«L‘ammutinamento è l’elemento più grave di questa vicenda. Da appassionato sono preoccupato per il futuro: o si trova subito una via d’uscita o si rischia di mettere a repentaglio l’intera stagione, il passaggio in Champions e la corsa ai primi posti». A parlare è un super tifoso azzurro, il prefetto Bruno Frattasi, napoletanissimo, fine giurista, presidente dell’Agenzia Nazionale per i beni confiscati alla criminalità organizzata. E grande esperto di calcio: non solo vede le partite del Napoli, ma ogni volta le rivede e le analizza come un navigato tecnico.
In tutta questa vicenda ha ragione la Società o i calciatori?
«Partirei con il dire che è un brutto momento per tutti, Società, squadra e allenatore. Parliamo di una Società che in questi oltre dieci anni di conduzione targata De Laurentiis è stata un modello molto invidiato da tanti club italiani, per efficienza in fatto di fair play finanziario, ma anche per risultati sportivi. Un club, che è riuscito negli anni a farsi apprezzare anche a livello europeo, rischia oggi di offuscare la propria immagine per un fatto che si poteva evitare e per il quale hanno sbagliato un po’ tutti».
Una responsabilità che secondo lei va suddivisa tra tutti i protagonisti di questa vicenda?
«Certamente l‘elemento più grave va ricercato nell’atteggiamento dei calciatori del Napoli, che hanno deciso l’ammutinamento. Ho letto dichiarazioni di legali esperti del mondo dello sport, che hanno chiaramente ribadito come i giocatori rischino ora multe salatissime. Non può essere tollerato questo comportamento, soprattutto quando intercorre un rapporto professionale tra una società e i tesserati-dipendenti. È chiaro che una richiesta del Napoli può anche non andare giù ai calciatori ma, se anche con un pizzico sulla pancia, si porta avanti e magari tutto si risolve in famiglia. Oltretutto il presidente ha chiarito che non si trattava di un ritiro punitivo, ma voleva far sì che si potesse ritrovare serenità all’interno del gruppo».
Questo avvenimento può creare una frattura insanabile tra squadra e società?
«Voglio sperare di no e per quanto la Società Calcio Napoli vorrà far valere le proprie ragioni in ogni sede competente credo che sia interesse di tutti trovare un accordo, con saggezza, senso pratico e anche con prudenza.

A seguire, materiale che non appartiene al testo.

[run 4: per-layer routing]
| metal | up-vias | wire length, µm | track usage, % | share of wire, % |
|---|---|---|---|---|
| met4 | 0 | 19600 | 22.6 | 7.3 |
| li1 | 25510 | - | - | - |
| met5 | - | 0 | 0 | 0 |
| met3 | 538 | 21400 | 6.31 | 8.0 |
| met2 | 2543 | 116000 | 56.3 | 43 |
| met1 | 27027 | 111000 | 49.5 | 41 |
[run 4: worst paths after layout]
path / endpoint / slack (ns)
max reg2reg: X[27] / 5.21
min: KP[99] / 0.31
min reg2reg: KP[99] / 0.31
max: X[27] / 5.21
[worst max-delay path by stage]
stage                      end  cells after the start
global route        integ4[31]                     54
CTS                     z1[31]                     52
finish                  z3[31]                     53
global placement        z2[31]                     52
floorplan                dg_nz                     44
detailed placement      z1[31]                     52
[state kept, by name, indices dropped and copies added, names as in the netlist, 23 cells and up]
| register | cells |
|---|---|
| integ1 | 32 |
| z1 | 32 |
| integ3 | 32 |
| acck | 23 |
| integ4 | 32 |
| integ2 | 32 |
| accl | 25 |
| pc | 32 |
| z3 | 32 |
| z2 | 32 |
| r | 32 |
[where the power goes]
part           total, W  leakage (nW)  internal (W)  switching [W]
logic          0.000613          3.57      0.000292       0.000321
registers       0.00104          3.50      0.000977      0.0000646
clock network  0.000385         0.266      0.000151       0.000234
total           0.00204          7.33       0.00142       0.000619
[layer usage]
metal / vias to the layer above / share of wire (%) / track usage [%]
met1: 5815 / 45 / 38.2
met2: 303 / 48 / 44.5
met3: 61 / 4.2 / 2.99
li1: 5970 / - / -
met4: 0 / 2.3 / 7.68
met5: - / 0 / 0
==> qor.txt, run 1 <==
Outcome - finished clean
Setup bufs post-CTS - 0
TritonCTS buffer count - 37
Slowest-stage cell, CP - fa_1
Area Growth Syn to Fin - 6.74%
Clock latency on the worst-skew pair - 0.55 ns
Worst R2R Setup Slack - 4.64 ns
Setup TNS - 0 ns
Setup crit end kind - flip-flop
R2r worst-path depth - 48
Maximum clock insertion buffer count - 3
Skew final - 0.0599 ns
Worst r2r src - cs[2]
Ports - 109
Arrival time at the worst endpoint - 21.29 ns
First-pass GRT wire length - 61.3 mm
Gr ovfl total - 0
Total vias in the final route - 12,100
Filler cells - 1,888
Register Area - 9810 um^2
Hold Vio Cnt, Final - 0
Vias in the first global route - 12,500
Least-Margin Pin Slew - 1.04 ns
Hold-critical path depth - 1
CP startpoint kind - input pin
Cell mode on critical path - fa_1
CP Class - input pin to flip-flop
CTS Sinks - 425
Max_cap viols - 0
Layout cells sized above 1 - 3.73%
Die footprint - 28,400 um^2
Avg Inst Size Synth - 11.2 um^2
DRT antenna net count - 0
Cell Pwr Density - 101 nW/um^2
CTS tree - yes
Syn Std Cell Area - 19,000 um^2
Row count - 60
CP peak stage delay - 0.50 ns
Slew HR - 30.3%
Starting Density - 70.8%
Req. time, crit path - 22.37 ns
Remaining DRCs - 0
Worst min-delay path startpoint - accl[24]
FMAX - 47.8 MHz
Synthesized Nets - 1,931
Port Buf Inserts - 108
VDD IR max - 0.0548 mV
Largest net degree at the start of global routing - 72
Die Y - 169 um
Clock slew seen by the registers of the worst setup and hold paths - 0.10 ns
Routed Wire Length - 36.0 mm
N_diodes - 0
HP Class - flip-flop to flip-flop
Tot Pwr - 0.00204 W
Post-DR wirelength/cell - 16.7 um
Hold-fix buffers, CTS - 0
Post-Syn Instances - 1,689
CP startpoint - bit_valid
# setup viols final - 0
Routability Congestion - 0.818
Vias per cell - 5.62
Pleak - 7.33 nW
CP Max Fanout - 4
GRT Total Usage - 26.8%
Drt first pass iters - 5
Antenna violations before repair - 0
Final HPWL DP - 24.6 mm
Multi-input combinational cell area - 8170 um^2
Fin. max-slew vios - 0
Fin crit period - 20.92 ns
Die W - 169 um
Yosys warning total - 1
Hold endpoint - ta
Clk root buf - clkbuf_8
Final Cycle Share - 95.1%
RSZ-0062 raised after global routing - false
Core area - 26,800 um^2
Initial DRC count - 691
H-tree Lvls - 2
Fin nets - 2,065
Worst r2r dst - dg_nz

Quando si accelera troppo, come avvenuto dopo la partita con il Salisburgo, a torto o a ragione si va verso un vicolo cieco dal quale si rischia di non uscire più. Più si ingarbuglia la situazione, più è difficile venirne a capo. Bisogna raffreddare gli animi e trovare una via d’uscita che salvi capre e cavoli. I giocatori devono capire di aver commesso una leggerezza, così come la presidenza deve coinvolgere di più l’allenatore prima di prendere decisioni drastiche come un ritiro (cosa che comunque pare abbia dichiarato di voler fare)».
Ancelotti non si è presentato ai microfoni delle tv e in conferenza stampa, secondo lei ha fatto bene?

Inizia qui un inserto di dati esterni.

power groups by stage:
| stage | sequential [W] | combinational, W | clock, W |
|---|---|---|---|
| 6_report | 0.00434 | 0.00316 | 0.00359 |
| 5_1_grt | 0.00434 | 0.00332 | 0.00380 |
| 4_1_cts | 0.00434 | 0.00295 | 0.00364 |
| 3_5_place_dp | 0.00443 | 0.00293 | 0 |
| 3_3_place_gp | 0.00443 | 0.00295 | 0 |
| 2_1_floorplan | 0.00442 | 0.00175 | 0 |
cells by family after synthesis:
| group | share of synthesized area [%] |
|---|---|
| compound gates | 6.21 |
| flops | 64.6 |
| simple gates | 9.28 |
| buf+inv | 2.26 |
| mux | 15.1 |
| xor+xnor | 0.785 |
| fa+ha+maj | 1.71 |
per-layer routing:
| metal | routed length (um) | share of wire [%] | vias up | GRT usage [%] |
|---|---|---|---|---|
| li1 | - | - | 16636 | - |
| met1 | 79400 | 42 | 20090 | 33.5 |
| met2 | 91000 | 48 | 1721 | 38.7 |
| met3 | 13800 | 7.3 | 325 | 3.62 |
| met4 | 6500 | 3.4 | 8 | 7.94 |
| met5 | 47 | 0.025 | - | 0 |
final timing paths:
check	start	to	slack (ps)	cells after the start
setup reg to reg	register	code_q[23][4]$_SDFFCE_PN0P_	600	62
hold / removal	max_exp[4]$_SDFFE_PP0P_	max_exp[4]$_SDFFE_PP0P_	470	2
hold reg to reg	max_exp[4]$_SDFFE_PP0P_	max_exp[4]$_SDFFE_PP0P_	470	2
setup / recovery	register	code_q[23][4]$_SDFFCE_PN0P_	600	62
This design comes from an exercise in tuning for small area, a short achievable clock period and few clock cycles per item on the open sky130 flow, not from production work. In this exercise RTL edits were held to simulation tests only and were not proved equivalent to the original.

Design symcode_decoder, start of the top module:
module symcode_decoder (
    input  wire        clk,
    input  wire        rst,
    input  wire        in_valid,
    output wire        in_ready,
    input  wire [71:0] in_beat,
    output wire        out_valid,
    input  wire        out_ready,
    output wire [63:0] out_data,
    output wire [3:0]  out_status
);
    localparam integer L = 11;
    function [7:0] gf_mul;
        input [7:0] a;
        input [7:0] b;
        reg   [7:0] acc;
        reg   [7:0] x;
        integer     i;
        begin
            acc = 8'h00;
            x   = a;
            for (i = 0; i < 8; i = i + 1) begin
                if (b[i])
                    acc = acc ^ x;
                x = x[7] ? ({x[6:0], 1'b0} ^ 8'h1D) : {x[6:0], 1'b0};
            end
            gf_mul = acc;
        end
    endfunction
    function [7:0] alpha_pow;
        input integer n;
        reg   [7:0] x;
        integer     i;
        begin
            x = 8'h01;
            for (i = 0; i < n; i = i + 1)
                x = x[7] ? ({x[6:0], 1'b0} ^ 8'h1D) : {x[6:0], 1'b0};
            alpha_pow = x;
        end
    endfunction
    reg  [63:0] ring [0:L-1];
    reg  [L-1:0] v;                  
  ...
For scale: ~3,800 cells after synthesis, roughly 960 flip-flops.
==> flow/config.mk <==
export PLATFORM = sky130hd
export DESIGN_NAME = symcode_decoder
export DESIGN_NICKNAME = symcode_decoder
export VERILOG_FILES = /design/flow/design.v
export SDC_FILE = /design/flow/constraint.sdc
export NUM_CORES = 4
export LEC_CHECK = 0
export ABC_AREA = 1
export CAP_MARGIN = 20
export CORE_MARGIN = 2
export CORE_UTILIZATION = 55
export SETUP_SLACK_MARGIN = 5
export SLEW_MARGIN = 20
==> flow/constraint.sdc <==
create_clock -name core_clock -period 10.0 [get_ports {clk}]
set_input_delay 2.0000 -clock core_clock [delete_from_list [all_inputs] [get_ports {clk}]]
set_output_delay 2.0000 -clock core_clock [all_outputs]
set_load 0.01 [all_outputs]
standard.sh (not shown) runs the stock make flow with config.mk's settings and CLKGATE_MAP_FILE= SYNTH_SCRIPT=/design/flow/synth_recipe.tcl, a recipe that flattens the netlist after the stock synthesis.
==> flow/flow/run.sh <==
#!/bin/bash
set -uo pipefail
MARGIN=${MARGIN:-6.7}
sed "s/SETUP_SLACK_MARGIN=[0-9.]*/SETUP_SLACK_MARGIN=$MARGIN/" standard.sh > standard_margin.sh
grep -q "SETUP_SLACK_MARGIN=$MARGIN" standard_margin.sh || sed -i "s/make -C/make SETUP_SLACK_MARGIN=$MARGIN -C/" standard_margin.sh
bash standard_margin.sh > standard.log 2>&1
Testbench counts at the start, summed over its fixed seeds: cycles 12,888, bursts 1,600.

«Il mister è una persona garbata, un cavaliere dello sport. Si può anche criticare qualche scelta tecnica, ma è sicuramente una persona perbene. Così come qualche giocatore può contestarlo perché gli preferisce altri calciatori, ma non gli si può non riconoscere questo pregio. Speriamo che sabato contro il Genoa, altra partita delicata, sia già recuperata la serenità che serve per scendere in campo con la testa sgombra da cattivi pensieri».
I calciatori, che guadagnano milioni di euro e dovrebbero essere da esempio per i ragazzi che li idolatrano, oltre a dover rispettare i tifosi della propria squadra, non avrebbero potuto evitare una presa di posizione così eclatante?

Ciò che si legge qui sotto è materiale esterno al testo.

What follows belongs to an exercise in optimizing a design on an open flow for small area, a short achievable clock period and few clock cycles per item; a production flow would make more cautious choices. RTL that was checked went through simulation tests only; none was proved equivalent to the original. Function not checked in run 4: the RTL went through the layout flow alone.

--- flow/design.v ---
module skive_enc (
    input  wire        clk,
    input  wire        rst,           
    input  wire        in_valid,
    output reg         in_ready,
    input  wire [31:0] in_data,       
    input  wire [1:0]  in_fmt,        
    input  wire        in_last,       
    output reg         out_valid,
    input  wire        out_ready,
    output reg  [7:0]  out_mant,      
    output reg  [15:0] out_hdr,       
    output reg         out_last,      
    output reg         out_err        
);
    localparam [1:0] FMT_B8 = 2'd0, FMT_B6 = 2'd1;
    localparam integer EW = 24;       
    localparam integer RD = 65;       
    localparam integer RW = RD - 1;   
    localparam integer RL = RD + 1;   
    reg  [EW*RL-1:0] ring;
    wire [EW-1:0]    head = ring[EW-1:0];           
    wire [EW-1:0]    wpos = ring[EW*RW +: EW];      
    reg  [6:0]  wdel;         
    reg  [6:0]  rdel;         
    reg  [6:0]  cnt;          
    reg  [5:0]  wcnt;         
    reg  [1:0]  wfmt;
    reg         wpad;         
    reg         wpok;         
    wire        wr_el   = in_valid && in_ready;
    wire        wr      = wpok || wr_el;
    wire [1:0]  wfmt_n  = (wcnt == 6'd0) ? in_fmt : wfmt;
    wire        wend    = (wcnt == ((wfmt_n == FMT_B8) ? 6'd31 : 6'd63));    
    wire [7:0]  in_e  = in_data[30:23];
    wire [5:0]  in_ec = (in_e == 8'hFF) ? 6'd63 : (in_e > 8'd149) ? 6'd53 :
                        (in_e > 8'd101) ? {~in_e[5], in_e[4:0]} :
                        (in_e == 8'd0) ? 6'd0 : 6'd5;
    wire [EW-1:0] in_ent = {in_data[31], in_ec, in_data[22:7], |in_data[6:0]};
    wire [EW-1:0] wdata  = wpad ? {EW{1'b0}} : in_ent;
    reg         nw, nfirst, nlast;
    reg  [1:0]  nfmt;
    reg  [15:0] hkey;         
    reg         hnan;
    wire [5:0]  a_c  = wpos[22:17];
    wire [15:0] a_f  = wpos[16:1];
    wire        a_nan = (a_c == 6'd63) && (wpos[16:0] != 17'd0);
    wire [5:0]  s_tb = a_c - 6'd6 + ((a_f[15:9] == 7'h7F) ? 6'd1 : 6'd0);
    wire [5:0]  b8_tb = (a_c < 6'd15) ? 6'd9 : (a_c > 6'd45) ? 6'd40 :
                        (s_tb > 6'd40) ? 6'd40 : s_tb;
    wire        a_b6  = (nfmt == FMT_B6);
    wire [17:0] a_sig = {1'b1, wpos[16:0]};
    wire        big31 = (a_sig[17:13] == 5'b11111);
    wire        big7  = (a_sig[17:15] == 3'b111);
    wire        a_big = a_b6 ? big31 : big7;
    wire [4:0]  r31_0 = big31 ? {1'b0, a_sig[17:14]} : a_sig[17:13];
    wire [10:0] x31   = big31 ? a_sig[13:3] : a_sig[12:2];
    wire        l31   = big31 ? |a_sig[2:0] : |a_sig[1:0];
    wire [2:0]  r7_0  = big7 ? {1'b0, a_sig[17:16]} : a_sig[17:15];
    wire [10:0] x7    = big7 ? a_sig[15:5] : a_sig[14:4];
    wire        l7    = big7 ? |a_sig[4:0] : |a_sig[3:0];
    reg  [10:0] m31, m7;
    reg  [4:0]  r31;
    reg  [2:0]  r7;
    reg  [5:0]  v31;
    reg  [3:0]  v7;
    integer ai;
    always @* begin
        r31 = r31_0;
        r7  = r7_0;
        for (ai = 10; ai >= 0; ai = ai - 1) begin
            v31 = {r31, x31[ai]};
            m31[ai] = v31[5] || (&v31[4:0]);
            r31 = v31[4:0] ^ ({&v31[3:0], &v31[2:0], &v31[1:0], v31[0], 1'b1} & {5{m31[ai]}});
            v7 = {r7, x7[ai]};
            m7[ai] = v7[3] || (&v7[2:0]);
            r7 = v7[2:0] ^ ({&v7[1:0], v7[0], 1'b1} & {3{m7[ai]}});
        end
    end
    wire [10:0] a_m  = a_b6 ? m31 : m7;
    wire        a_st = a_b6 ? (l31 || r31 != 5'd0) : (l7 || r7 != 3'd0);
    wire signed [9:0] d_exp = $signed({4'd0, a_c}) - 10'sd21 + (a_b6 ? 10'sd0 : 10'sd2)
                            + (a_big ? 10'sd1 : 10'sd0);
    wire [9:0]  d_sr  = 10'd1 - d_exp;
    wire [3:0]  d_sh  = d_exp[9] ? ((d_sr > 10'd11) ? 4'd11 : d_sr[3:0]) :
                        (d_exp == 10'sd0) ? 4'd1 : 4'd0;    
    wire [11:0] d_one = 12'd1 << d_sh;
    wire [11:0] d_mt  = {1'b0, a_m} & ~(d_one - 12'd1);      
    wire        d_inc = a_st || ({1'b0, a_m} != d_mt);
    wire [11:0] d_mi  = d_mt + (d_inc ? d_one : 12'd0);      
    wire        d_cy  = d_mi[11];
    wire [5:0]  d_tb  = d_exp[5:0] + 6'd16 + {5'd0, d_cy};
    reg  [15:0] sc_key;
    always @* begin
        if (a_c == 6'd0)
            sc_key = (wpos[16:0] == 17'd0) ? 16'd0 : {6'd7, 10'd0};      
        else if (a_c == 6'd63 || d_exp > 10'sd30 || (d_exp == 10'sd30 && d_cy))
            sc_key = {6'd46, 10'h3FF};                                   
        else if (d_sh == 4'd11)
            sc_key = {6'd7, 10'd0};                                      
        else
            sc_key = {d_tb, d_cy ? 10'd0 : d_mi[9:0]};
    end
    wire [15:0] e_key  = a_nan ? 16'd0 : (nfmt == FMT_B8) ? {b8_tb, 10'd0} : sc_key;
    wire [15:0] hbase  = nfirst ? 16'd0 : hkey;
    wire [15:0] hkey_n = (e_key > hbase) ? e_key : hbase;
    wire        hnan_n = (!nfirst && hnan) || a_nan;
    reg  [18:0] q0, q1;       
    reg  [1:0]  qn;
    wire        hpush = nw && nlast;
    wire [18:0] hq    = {hkey_n, nfmt, hnan_n};
    reg  [5:0]  rj;           
    reg  [1:0]  cfmt;
    reg         cnan;
    reg  [5:0]  ctb;
    reg  [9:0]  cdsig;
    reg         rdok;         
    wire        bfirst = (rj == 6'd0);
    wire [1:0]  b_fmt  = bfirst ? q0[2:1]   : cfmt;
    wire        b_nan  = bfirst ? q0[0]     : cnan;
    wire [5:0]  b_tb   = bfirst ? q0[18:13] : ctb;
    wire [10:0] dsig   = {1'b1, bfirst ? q0[12:3] : cdsig};
    wire        b_end  = (rj == ((b_fmt == FMT_B8) ? 6'd31 : 6'd63));
    wire [5:0]  q_tb   = q0[18:13];
    wire [7:0]  q_s    = {2'b00, q_tb} - 8'd25;
    wire [5:0]  q_dsh  = 6'd17 - q_tb;                       
    wire [10:0] q_sub  = {1'b1, q0[12:3]} >> q_dsh[3:0];
    wire [5:0]  q_ef   = q_tb - 6'd16;
    wire [15:0] q_hdr  = (q0[2:1] == FMT_B8) ? {8'h00, q_s} :
                         (q_tb == 6'd0)      ? 16'h0000 :
                         (q_tb > 6'd16)      ? {1'b0, q_ef[4:0], q0[12:3]} :
                                               {6'd0, q_sub[9:0]};
    wire [15:0] b_hdr  = bfirst ? q_hdr : out_hdr;
    wire        silent = !bfirst && cnan;
    wire        rd     = rdok && (silent || !out_valid || out_ready);
    wire        x_s = head[23];
    wire [5:0]  x_c = head[22:17];
    wire [16:0] x_v = {1'b1, head[16:1]};
    wire        x_t = head[0];
    wire        is_b8 = (b_fmt == FMT_B8);
    wire [6:0]  qlim  = is_b8 ? 7'd127 : (b_fmt == FMT_B6) ? 7'd31 : 7'd7;
    wire signed [7:0] tt = $signed({2'b00, x_c}) - $signed({2'b00, b_tb});
    reg  [6:0]  dq;
    reg  [11:0] dr;
    reg  [12:0] dd;
    integer yi;
    always @* begin
        dr = {2'b00, x_v[16:7]};
        for (yi = 6; yi >= 0; yi = yi - 1) begin
            dr = {dr[10:0], x_v[yi]};
            dd = {1'b0, dr} - {2'b00, dsig};
            dq[yi] = !dd[12];
            if (!dd[12]) dr = dd[11:0];
        end
    end
    wire [7:0]  y8   = {dq, is_b8 & dr[9]};
    wire        yrz  = (dr[8:0] != 9'd0) || (!is_b8 && dr[11:9] != 3'd0);
    wire [2:0]  zsh  = 3'd6 - tt[2:0];            
    wire [7:0]  zf   = y8 >> zsh;
    wire        zlost = (y8 & ~(8'hFF << zsh)) != 8'd0;
    wire        zst  = zlost || yrz || x_t;
    wire [6:0]  m0   = zf[7:1];
    wire        up   = zf[0] & (zst | m0[0]);
    wire        zero = (x_c == 6'd0) || (tt <= -8'sd2);
    wire        sat  = (x_c == 6'd63) || (tt >= 8'sd7) || (m0 > qlim) || (m0 == qlim && up);
    wire [7:0]  mrs  = ({1'b0, m0} ^ {8{x_s}}) + {7'd0, x_s ^ up};
    wire [7:0]  qls  = x_s ? (8'd0 - {1'b0, qlim}) : {1'b0, qlim};
    wire [7:0]  mant = zero ? 8'd0 : sat ? qls : mrs;
    reg         pop;          
    wire [6:0]  cnt_up = cnt + 7'd1;
    wire [6:0]  cnt_dn = cnt - 7'd1;
    wire [6:0]  cnt_n  = (wr == rd) ? cnt : wr ? cnt_up : cnt_dn;
    wire [6:0]  wdel_d = (wdel == 7'd0) ? (RL[6:0] - 7'd1) : (wdel - 7'd1);
    wire [6:0]  rdel_d = (rdel == 7'd0) ? (RL[6:0] - 7'd1) : (rdel - 7'd1);
    wire [6:0]  wdel_n = (cnt == 7'd0) ? 7'd0 : (wr ? wdel : wdel_d);
    wire [6:0]  rdel_n = (cnt == 7'd0) ? (wr ? RD[6:0] - 7'd1 : RD[6:0]) : (rd ? rdel : rdel_d);
    wire        wpad_n = wr ? (!wend && (wpad || (wr_el && in_last))) : wpad;
    wire        waln_n = (wr || cnt == 7'd0 || wdel == 7'd1) &&
                         !(!rd && (cnt == RL[6:0] || (wr && cnt == RL[6:0] - 7'd1)));
    wire        cnz_n  = wr ? 1'b1 : (cnt > 7'd1 || (cnt == 7'd1 && !rd));
    wire        raln_n = (cnt != 7'd0) && (rd || rdel == 7'd1);
    wire        rjz_n  = rd ? b_end : bfirst;
    wire        qnz_n  = hpush || qn == 2'd2 || (qn == 2'd1 && !pop);
    always @(posedge clk) begin
        ring <= {head, ring[EW*RL-1:EW]};
        if (in_ready || wpok)
            ring[EW*RW +: EW] <= wdata;
    end
    always @(posedge clk) begin
        if (nw) begin
            hkey <= hkey_n;
            hnan <= hnan_n;
        end
        if (in_ready || wpok) begin
            wfmt   <= wfmt_n;
            nfirst <= (wcnt == 6'd0);
            nlast  <= wend;
            nfmt   <= wfmt_n;
        end
        if (bfirst) begin
            cfmt  <= q0[2:1];
            cnan  <= q0[0];
            ctb   <= q0[18:13];
            cdsig <= q0[12:3];
        end
        if (pop ? (qn == 2'd2) : (hpush && qn != 2'd0))
            q1 <= hq;
        if (pop ? (qn == 2'd2 || hpush) : (hpush && qn == 2'd0))
            q0 <= (pop && qn == 2'd2) ? q1 : hq;
        if (rd && !silent) begin
            out_mant <= b_nan ? 8'd0 : mant;
            out_hdr  <= b_nan ? 16'd0 : b_hdr;
            out_last <= b_nan || b_end;
            out_err  <= b_nan;
        end
    end
    always @(posedge clk) begin
        if (rst) begin
            wdel      <= 7'd0;
            rdel      <= RD[6:0];
            cnt       <= 7'd0;
            wcnt      <= 6'd0;
            wpad      <= 1'b0;
            wpok      <= 1'b0;
            in_ready  <= 1'b1;
            nw        <= 1'b0;
            qn        <= 2'd0;
            pop       <= 1'b0;
            rj        <= 6'd0;
            rdok      <= 1'b0;
            out_valid <= 1'b0;
        end else begin
            cnt  <= cnt_n;
            wdel <= wdel_n;
            rdel <= rdel_n;
            wpad <= wpad_n;
            in_ready <= waln_n && !wpad_n;
            wpok     <= waln_n && wpad_n;
            nw <= wr;
            if (wr)
                wcnt <= wend ? 6'd0 : wcnt + 6'd1;
            qn <= qn + {1'b0, hpush} - {1'b0, pop};
            pop <= rd && bfirst;
            if (rd)
                rj <= b_end ? 6'd0 : rj + 6'd1;
            rdok <= raln_n && cnz_n && (!rjz_n || qnz_n);
            if (rd && !silent)
                out_valid <= 1'b1;
            else if (out_ready)
                out_valid <= 1'b0;
        end
    end
endmodule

«Ribadisco che i giocatori hanno senz’altro fatto una cosa grave ignorando la decisione della società. Adesso bisogna capire le motivazioni, perché se è vero che c’era un accordo di massima con la Società per il rompete le righe dopo l’eventuale buona prestazione (e almeno per il risultato non è andata male) allora l’attenuante c’è. Seppur minima ma c’è».